= Synthetic morphology =

Synthetic morphology is a sub-discipline of the broader field of synthetic biology.

In standard synthetic biology, artificial gene networks are introduced into cells, inputs (e.g. chemicals, light) are applied to those networks, and the networks perform logical operations on them and output the result of the operation as the activity of an enzyme or as the amount of green fluorescent protein. Using this approach, synthetic biologists have demonstrated the ability of their gene networks to perform Boolean computation, to hold a memory, and to generate pulses and oscillation.
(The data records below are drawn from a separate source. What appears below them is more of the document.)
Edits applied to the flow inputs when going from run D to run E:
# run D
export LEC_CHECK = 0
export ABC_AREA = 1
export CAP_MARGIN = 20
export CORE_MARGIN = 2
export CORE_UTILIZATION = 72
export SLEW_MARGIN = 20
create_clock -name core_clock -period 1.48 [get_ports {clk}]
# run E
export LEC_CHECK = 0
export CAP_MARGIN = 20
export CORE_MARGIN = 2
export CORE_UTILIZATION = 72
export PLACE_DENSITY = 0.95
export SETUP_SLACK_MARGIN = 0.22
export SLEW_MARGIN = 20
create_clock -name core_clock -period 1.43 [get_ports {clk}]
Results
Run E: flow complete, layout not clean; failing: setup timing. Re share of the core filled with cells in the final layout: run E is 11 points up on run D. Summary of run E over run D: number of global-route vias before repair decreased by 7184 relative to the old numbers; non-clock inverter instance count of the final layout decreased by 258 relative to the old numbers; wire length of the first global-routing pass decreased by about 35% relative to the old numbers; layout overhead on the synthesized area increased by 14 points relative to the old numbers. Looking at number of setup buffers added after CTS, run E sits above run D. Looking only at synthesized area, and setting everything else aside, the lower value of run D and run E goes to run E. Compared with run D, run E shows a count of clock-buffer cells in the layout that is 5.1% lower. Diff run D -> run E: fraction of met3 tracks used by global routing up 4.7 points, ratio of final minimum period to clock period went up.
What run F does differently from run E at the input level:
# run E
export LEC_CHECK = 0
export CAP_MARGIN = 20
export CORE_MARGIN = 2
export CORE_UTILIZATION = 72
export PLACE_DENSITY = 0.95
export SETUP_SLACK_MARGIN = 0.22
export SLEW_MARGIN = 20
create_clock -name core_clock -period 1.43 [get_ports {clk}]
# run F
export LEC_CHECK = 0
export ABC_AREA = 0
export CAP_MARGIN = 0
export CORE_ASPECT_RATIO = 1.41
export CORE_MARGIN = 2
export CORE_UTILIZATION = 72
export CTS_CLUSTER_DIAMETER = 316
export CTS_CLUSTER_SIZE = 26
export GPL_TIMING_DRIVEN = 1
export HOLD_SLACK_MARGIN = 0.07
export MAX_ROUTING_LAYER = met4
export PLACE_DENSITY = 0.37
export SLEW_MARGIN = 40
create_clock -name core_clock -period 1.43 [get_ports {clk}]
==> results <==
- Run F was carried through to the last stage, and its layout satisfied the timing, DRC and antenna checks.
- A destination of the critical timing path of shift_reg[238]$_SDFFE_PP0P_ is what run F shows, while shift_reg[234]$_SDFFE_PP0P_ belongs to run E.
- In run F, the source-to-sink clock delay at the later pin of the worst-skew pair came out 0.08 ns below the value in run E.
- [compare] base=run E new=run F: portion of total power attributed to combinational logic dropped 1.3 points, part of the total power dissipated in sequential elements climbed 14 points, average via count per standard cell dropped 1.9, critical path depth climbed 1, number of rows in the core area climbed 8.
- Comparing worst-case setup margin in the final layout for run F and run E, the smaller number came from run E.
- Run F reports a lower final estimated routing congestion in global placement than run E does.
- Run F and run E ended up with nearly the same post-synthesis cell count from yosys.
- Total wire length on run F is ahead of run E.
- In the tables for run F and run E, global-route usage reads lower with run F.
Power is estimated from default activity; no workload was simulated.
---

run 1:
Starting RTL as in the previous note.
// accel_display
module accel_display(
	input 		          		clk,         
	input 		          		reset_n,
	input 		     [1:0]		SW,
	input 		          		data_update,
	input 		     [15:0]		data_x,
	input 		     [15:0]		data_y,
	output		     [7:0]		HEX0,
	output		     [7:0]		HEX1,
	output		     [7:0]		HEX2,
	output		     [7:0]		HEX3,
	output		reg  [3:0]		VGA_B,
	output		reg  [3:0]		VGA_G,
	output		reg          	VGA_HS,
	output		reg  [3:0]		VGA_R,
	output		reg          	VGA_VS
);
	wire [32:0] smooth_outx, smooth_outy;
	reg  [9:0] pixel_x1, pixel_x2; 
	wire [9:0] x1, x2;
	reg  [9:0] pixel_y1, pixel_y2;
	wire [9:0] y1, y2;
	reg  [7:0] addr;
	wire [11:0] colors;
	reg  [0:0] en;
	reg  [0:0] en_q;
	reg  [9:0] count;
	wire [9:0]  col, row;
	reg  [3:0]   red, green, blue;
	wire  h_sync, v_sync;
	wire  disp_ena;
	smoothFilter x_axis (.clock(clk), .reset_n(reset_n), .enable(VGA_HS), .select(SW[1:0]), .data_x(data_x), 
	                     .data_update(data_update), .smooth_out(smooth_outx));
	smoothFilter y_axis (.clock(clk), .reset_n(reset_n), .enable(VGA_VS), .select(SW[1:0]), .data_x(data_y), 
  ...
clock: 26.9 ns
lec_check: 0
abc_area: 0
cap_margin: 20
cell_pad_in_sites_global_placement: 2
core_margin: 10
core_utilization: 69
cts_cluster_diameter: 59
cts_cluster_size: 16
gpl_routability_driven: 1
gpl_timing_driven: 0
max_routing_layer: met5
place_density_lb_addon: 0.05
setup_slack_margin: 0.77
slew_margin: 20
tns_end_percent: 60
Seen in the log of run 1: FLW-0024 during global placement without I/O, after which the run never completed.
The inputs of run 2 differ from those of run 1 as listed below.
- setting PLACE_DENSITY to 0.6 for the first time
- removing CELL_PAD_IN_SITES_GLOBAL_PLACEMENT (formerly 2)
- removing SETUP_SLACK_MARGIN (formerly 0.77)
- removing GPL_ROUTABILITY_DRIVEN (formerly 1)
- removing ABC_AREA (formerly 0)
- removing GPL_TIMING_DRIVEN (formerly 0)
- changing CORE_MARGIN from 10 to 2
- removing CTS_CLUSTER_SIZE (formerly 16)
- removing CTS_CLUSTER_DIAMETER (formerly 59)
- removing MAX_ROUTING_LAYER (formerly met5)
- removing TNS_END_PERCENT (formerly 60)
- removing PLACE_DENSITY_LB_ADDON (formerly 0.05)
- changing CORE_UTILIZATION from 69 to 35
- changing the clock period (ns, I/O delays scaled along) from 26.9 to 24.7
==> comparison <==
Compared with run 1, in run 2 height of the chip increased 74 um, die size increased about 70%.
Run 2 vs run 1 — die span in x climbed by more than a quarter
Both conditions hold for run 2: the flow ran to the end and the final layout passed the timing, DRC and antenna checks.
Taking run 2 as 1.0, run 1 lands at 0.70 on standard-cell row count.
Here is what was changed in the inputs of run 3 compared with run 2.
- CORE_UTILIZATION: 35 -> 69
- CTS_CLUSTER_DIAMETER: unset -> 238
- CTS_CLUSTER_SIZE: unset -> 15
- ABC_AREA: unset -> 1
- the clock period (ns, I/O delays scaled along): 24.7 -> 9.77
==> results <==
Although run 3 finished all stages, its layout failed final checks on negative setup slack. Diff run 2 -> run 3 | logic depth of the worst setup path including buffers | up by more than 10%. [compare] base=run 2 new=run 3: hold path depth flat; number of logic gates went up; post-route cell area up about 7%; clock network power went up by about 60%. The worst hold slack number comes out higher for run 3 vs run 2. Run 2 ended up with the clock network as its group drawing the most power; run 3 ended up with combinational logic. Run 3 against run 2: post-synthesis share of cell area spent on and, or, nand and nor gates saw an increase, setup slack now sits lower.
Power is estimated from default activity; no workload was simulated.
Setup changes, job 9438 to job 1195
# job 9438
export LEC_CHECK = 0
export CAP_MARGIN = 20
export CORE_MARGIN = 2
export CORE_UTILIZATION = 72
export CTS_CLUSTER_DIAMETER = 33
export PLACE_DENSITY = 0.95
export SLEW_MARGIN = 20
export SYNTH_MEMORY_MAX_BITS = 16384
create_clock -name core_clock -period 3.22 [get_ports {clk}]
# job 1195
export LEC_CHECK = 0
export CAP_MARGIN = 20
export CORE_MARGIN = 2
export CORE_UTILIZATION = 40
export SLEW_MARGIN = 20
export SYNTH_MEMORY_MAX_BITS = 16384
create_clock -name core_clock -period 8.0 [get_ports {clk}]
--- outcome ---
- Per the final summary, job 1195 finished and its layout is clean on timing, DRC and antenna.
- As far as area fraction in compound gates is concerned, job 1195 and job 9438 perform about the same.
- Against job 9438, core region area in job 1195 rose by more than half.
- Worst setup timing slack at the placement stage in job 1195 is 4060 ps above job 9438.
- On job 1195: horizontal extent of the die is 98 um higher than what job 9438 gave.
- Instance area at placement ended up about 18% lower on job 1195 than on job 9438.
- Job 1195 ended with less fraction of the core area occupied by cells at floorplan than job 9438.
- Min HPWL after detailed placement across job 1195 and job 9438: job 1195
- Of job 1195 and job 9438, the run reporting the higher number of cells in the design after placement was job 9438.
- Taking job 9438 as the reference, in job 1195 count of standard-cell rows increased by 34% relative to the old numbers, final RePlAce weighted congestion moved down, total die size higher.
==> wip/cedar <==
// Convolution2D
module Convolution2D(clk, rst, en_conv2d, base_result_addr, pix_base_addr, kernel_base_addr,
							in_pix, completed, pix_done, addrA, addrB, out_pix, kernel_weight
							);
clock: 4.81 ns
lec_check: 0
cap_margin: 20
core_margin: 2
core_utilization: 70
cts_cluster_size: 37
setup_slack_margin: -0.37
slew_margin: 20
tns_end_percent: 5
run.sh (not shown) runs the stock make flow with config.mk's settings and CLKGATE_MAP_FILE=.
==> wip/xenon (differences from wip/cedar) <==
CORE_UTILIZATION = 40   (was 70)
CTS_CLUSTER_SIZE = default   (was 37)
PLACE_DENSITY_LB_ADDON = 0.26   (was default)
SETUP_SLACK_MARGIN = default   (was -0.37)
SLEW_MARGIN = 5   (was 20)
TNS_END_PERCENT = default   (was 5)
==> flow/constraint.sdc (replaced) <==
create_clock -name core_clock -period 10.0 [get_ports {clk}]
set_input_delay 2.0000 -clock core_clock [delete_from_list [all_inputs] [get_ports {clk}]]
set_output_delay 2.0000 -clock core_clock [all_outputs]
set_load 0.01 [all_outputs]
==> wip/violet (differences from wip/cedar) <==
CORE_UTILIZATION = 65   (was 70)
CTS_CLUSTER_DIAMETER = 30   (was default)
CTS_CLUSTER_SIZE = 62   (was 37)
PLACE_DENSITY_LB_ADDON = 0.01   (was default)
SETUP_SLACK_MARGIN = 1.32   (was -0.37)
==> flow/constraint.sdc (replaced) <==
create_clock -name core_clock -period 4.42 [get_ports {clk}]
set_input_delay 0.8840 -clock core_clock [delete_from_list [all_inputs] [get_ports {clk}]]
set_output_delay 0.8840 -clock core_clock [all_outputs]
set_load 0.01 [all_outputs]
==> wip/garnet (differences from wip/cedar) <==
CORE_UTILIZATION = 68   (was 70)
SETUP_SLACK_MARGIN = default   (was -0.37)
TNS_END_PERCENT = default   (was 5)
==> flow/constraint.sdc (replaced) <==
create_clock -name core_clock -period 5.99 [get_ports {clk}]
set_input_delay 1.1980 -clock core_clock [delete_from_list [all_inputs] [get_ports {clk}]]
set_output_delay 1.1980 -clock core_clock [all_outputs]
set_load 0.01 [all_outputs]
==> qor summary <==
metric                                                      wip/garnet                wip/xenon             wip/violet              wip/cedar
Mean number of vias per cell                                      6.15                     5.05                   5.55                   5.88
Outcome                                                failed layout checks  complete, no violations        failed layout checks   failed layout checks
Reasons for failing layout checks                 negative setup slack                        -   negative setup slack   negative setup slack
Final RePlAce weighted congestion                                0.909                    0.864                  0.893                  0.924
Final Hold Slack                                              0.448 ns                 0.456 ns               0.454 ns               0.452 ns
Critical Path Max Stage Delay                                  0.60 ns                  0.70 ns                0.58 ns                0.61 ns
FF-to-FF Start                                       P1.calc1.temp[15]        P1.calc1.temp[15]       P1.calc1.temp[9]       P1.calc1.temp[8]
Met1 Use GR                                                      47.9%                    28.3%                  44.0%                  48.9%
Buffers outside the clock class                                    388                      155                    374                    309
Die Span Y                                                      167 um                   217 um                 171 um                 165 um
FP Core Util                                                     69.5%                    40.3%                  65.7%                  71.7%
Critical-path cell with the highest stage delay  sky130_fd_sc_hd__fa_1    sky130_fd_sc_hd__fa_1  sky130_fd_sc_hd__fa_2  sky130_fd_sc_hd__fa_1
Uppermost layer routed                                            met4                     met4                   met5                   met4
Worst setup path startpoint                          kernel_weight[15]        kernel_weight[15]       kernel_weight[9]             in_pix[11]
Number of well taps                                                335                      600                    378                    330
Combinational Area                                         13600 sq um              12900 sq um            13500 sq um            13200 sq um
Insertion Delay late pin                                       0.45 ns                  0.45 ns                0.44 ns                0.43 ns
Finished Layout Cells                                             2628                     2660                   2658                   2544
Synthetic morphology extends this idea by adding output modules that alter the shape or social behaviour of cells in response to the state of the artificial gene network. For example, instead of just making a fluorescent protein, a gene network may switch on an adhesion molecule so that cells stick to each other, or activate a motility system so that cells move. It has been argued that the formation of properly-shaped tissues by mammalian cells involves mainly a set of about ten basic cellular events (cell proliferation, cell death, cell adhesion, differential adhesion, cell de-adhesion, cell fusion, cell locomotion, chemotaxis, haptotaxis, cell wedging). Broadly similar lists exist for tissues of plants, fungi etc. In principle, therefore, a fairly small set of output modules might allow biotechnologists to 'program' cells to produce artificially-designed arrangements, shapes and eventually 'tissues'.

The term synthetic morphology was introduced to the peer reviewed scientific literature in 2008 and is now becoming more widely used both in peer-reviewed literature and texts.